━━━━━ Provided material ━━━━━

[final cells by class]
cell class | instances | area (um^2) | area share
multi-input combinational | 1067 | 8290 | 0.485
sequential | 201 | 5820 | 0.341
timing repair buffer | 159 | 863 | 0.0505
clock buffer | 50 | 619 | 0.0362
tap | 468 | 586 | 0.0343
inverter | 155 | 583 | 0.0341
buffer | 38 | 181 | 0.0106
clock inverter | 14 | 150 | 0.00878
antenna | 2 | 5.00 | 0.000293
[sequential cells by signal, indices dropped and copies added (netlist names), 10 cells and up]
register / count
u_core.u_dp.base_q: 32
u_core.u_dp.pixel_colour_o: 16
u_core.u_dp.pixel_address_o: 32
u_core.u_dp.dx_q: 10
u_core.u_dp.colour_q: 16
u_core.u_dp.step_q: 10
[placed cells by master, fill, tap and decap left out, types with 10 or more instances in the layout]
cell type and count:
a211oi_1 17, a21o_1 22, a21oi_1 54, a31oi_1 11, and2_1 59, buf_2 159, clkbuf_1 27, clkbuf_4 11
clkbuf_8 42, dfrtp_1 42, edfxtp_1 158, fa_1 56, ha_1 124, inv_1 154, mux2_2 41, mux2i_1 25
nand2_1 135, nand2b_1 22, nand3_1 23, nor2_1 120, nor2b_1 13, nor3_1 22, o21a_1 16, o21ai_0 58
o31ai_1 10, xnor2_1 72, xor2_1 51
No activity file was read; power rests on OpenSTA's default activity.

━━━━━

In full and without deviation, reproduce the entries above.

Problem solution |
[final cells by class]
cell class | instances | area (um^2) | area share
multi-input combinational | 1067 | 8290 | 0.485
sequential | 201 | 5820 | 0.341
timing repair buffer | 159 | 863 | 0.0505
clock buffer | 50 | 619 | 0.0362
tap | 468 | 586 | 0.0343
inverter | 155 | 583 | 0.0341
buffer | 38 | 181 | 0.0106
clock inverter | 14 | 150 | 0.00878
antenna | 2 | 5.00 | 0.000293
[sequential cells by signal, indices dropped and copies added (netlist names), 10 cells and up]
register / count
u_core.u_dp.base_q: 32
u_core.u_dp.pixel_colour_o: 16
u_core.u_dp.pixel_address_o: 32
u_core.u_dp.dx_q: 10
u_core.u_dp.colour_q: 16
u_core.u_dp.step_q: 10
[placed cells by master, fill, tap and decap left out, types with 10 or more instances in the layout]
cell type and count:
a211oi_1 17, a21o_1 22, a21oi_1 54, a31oi_1 11, and2_1 59, buf_2 159, clkbuf_1 27, clkbuf_4 11
clkbuf_8 42, dfrtp_1 42, edfxtp_1 158, fa_1 56, ha_1 124, inv_1 154, mux2_2 41, mux2i_1 25
nand2_1 135, nand2b_1 22, nand3_1 23, nor2_1 120, nor2b_1 13, nor3_1 22, o21a_1 16, o21ai_0 58
o31ai_1 10, xnor2_1 72, xor2_1 51
No activity file was read; power rests on OpenSTA's default activity.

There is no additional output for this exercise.